Data science in the cloud

Investment analysis with IPython and pandas

Data Science is a growing specialization that can touch on many of the following topics: Cloud computing, big data, math, business theory, and computer science theory. A scripting language like Python is often a great choice for the typical cycle of prototyping to make sure the math of the problem works, then "productizing" the result to a distributed farm of cloud servers. This article presents some hands-on examples of investment analysis and statistical analysis using IPython and pandas.

Share:

Noah Gift (noah.gift@giftcs.com), Founder, CTO, Giftcs

Noah GiftNoah Gift is an experienced technical leader and software developer at AT&T Interactive. He solves interesting problems in a variety of languages including Python/Iron Python, Erlang, F#, C#, and JavaScript. (He's also worked at Caltech, Disney Feature Animation, Sony Imageworks, and Weta Digital.) A member of the Python Software Foundation, he is also an author of many developerWorks articles and the co-author of Python For Unix and Linux System Administration. He earned a BS in Nutritional Science from Cal Poly San Luis Obispo, an MS in Computer Information Systems from CSULA, and is an MBA Candidate at UC Davis specializing in business analytics, finance, and entrepreneurship. In his spare time, he composes for the piano and runs in marathons. Find him at his web site, on Twitter, or for consulting.



21 February 2013

Also available in Chinese Spanish

Introduction

Let's take a very common kind of analysis. You've probably done this yourself. Suppose you want to analyze stock performance. You might:

  1. Find a stock on Yahoo finance.
  2. Download the historical data as a CSV file.
  3. Import the CSV file into Excel.
  4. Perform mathematical analysis: Regression, descriptive statistics,or linear optimization using the Excel Solver tool.

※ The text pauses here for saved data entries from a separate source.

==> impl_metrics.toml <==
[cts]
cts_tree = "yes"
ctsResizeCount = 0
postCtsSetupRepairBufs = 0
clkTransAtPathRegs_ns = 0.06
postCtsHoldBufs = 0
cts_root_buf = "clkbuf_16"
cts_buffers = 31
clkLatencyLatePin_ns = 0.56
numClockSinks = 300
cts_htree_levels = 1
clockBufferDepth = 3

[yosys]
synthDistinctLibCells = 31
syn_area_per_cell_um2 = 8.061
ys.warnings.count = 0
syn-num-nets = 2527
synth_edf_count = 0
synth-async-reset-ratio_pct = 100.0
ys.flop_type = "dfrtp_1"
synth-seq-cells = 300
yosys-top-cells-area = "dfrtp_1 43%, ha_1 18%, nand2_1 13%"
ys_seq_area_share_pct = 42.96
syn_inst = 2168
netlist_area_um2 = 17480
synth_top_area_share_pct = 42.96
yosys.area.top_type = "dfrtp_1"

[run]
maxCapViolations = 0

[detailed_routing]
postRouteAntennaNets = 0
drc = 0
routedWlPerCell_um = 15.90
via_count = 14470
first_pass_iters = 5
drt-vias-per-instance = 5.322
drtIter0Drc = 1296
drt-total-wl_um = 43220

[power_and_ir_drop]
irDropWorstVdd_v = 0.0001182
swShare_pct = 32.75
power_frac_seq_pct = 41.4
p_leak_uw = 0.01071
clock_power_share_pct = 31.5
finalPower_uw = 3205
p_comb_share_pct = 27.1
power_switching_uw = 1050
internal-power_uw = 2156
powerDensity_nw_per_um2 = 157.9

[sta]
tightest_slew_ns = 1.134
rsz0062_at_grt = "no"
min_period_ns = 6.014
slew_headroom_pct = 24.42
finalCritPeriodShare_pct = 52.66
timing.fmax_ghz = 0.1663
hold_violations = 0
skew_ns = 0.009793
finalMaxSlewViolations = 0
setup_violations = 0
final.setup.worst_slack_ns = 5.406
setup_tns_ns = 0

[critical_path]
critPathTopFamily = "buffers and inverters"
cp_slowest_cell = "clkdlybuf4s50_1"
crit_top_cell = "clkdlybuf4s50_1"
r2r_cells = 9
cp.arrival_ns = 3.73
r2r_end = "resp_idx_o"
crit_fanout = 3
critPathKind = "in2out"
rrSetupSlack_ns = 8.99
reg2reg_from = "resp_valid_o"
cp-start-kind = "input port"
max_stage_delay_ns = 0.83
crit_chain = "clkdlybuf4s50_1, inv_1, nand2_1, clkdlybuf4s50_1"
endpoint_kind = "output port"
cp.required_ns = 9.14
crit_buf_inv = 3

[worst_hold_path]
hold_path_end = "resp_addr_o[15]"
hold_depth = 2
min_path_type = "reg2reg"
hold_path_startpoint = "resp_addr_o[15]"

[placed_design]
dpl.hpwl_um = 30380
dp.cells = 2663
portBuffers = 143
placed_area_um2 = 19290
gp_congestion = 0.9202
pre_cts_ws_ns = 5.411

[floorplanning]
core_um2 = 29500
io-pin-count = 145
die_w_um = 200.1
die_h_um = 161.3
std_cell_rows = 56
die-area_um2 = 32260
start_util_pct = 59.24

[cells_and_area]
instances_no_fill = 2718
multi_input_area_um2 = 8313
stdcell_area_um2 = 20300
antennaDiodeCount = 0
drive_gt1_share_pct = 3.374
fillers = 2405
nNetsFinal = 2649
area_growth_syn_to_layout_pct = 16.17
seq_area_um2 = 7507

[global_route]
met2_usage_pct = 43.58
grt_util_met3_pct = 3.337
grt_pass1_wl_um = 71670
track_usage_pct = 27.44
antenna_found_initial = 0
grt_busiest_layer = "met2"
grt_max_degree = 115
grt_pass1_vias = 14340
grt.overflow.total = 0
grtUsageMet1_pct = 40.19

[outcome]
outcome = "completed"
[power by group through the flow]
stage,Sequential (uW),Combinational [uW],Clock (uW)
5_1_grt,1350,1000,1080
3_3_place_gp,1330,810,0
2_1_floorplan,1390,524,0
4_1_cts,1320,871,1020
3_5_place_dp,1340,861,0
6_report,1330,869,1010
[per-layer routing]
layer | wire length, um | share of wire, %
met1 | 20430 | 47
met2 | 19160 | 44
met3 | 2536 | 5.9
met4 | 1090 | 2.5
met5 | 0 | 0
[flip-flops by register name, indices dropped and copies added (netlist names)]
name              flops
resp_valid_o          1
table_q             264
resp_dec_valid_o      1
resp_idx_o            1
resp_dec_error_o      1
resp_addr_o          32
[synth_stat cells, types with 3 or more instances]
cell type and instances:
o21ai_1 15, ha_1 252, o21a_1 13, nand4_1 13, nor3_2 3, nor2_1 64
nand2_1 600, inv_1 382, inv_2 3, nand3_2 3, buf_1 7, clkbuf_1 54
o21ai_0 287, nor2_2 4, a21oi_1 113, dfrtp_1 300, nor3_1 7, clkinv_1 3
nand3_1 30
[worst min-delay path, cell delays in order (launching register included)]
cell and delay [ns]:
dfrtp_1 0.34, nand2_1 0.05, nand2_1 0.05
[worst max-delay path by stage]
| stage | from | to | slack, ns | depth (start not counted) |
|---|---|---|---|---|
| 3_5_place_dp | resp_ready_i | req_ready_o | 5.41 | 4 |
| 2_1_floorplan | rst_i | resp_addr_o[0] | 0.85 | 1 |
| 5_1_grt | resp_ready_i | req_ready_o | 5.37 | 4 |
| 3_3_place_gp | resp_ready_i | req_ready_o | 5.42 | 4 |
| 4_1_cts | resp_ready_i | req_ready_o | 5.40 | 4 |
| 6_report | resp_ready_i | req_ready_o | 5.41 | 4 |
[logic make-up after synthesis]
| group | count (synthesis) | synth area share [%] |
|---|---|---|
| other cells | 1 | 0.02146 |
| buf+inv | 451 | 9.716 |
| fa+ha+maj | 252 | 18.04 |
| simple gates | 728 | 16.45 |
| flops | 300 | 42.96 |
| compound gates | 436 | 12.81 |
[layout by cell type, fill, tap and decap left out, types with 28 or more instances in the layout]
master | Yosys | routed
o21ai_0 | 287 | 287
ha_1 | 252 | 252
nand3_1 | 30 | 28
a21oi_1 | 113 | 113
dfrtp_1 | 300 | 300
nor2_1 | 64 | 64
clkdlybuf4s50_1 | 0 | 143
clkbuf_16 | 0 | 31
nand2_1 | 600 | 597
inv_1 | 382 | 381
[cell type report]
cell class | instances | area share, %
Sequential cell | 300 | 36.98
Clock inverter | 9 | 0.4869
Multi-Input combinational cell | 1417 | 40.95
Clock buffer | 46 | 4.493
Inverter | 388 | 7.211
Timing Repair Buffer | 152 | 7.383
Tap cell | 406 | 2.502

That's fine, but this article shows you a simpler, more intuitive, and more powerful way to do the same kind of analysis using IPython and pandas.

The IPython library is one of the key tools for a data scientist who uses Python. This tool is a key differentiator from Excel, specifically because you can interactively explore data and analysis from an interactive prompt. The examples in this article mainly use IPython as the mechanism to run them.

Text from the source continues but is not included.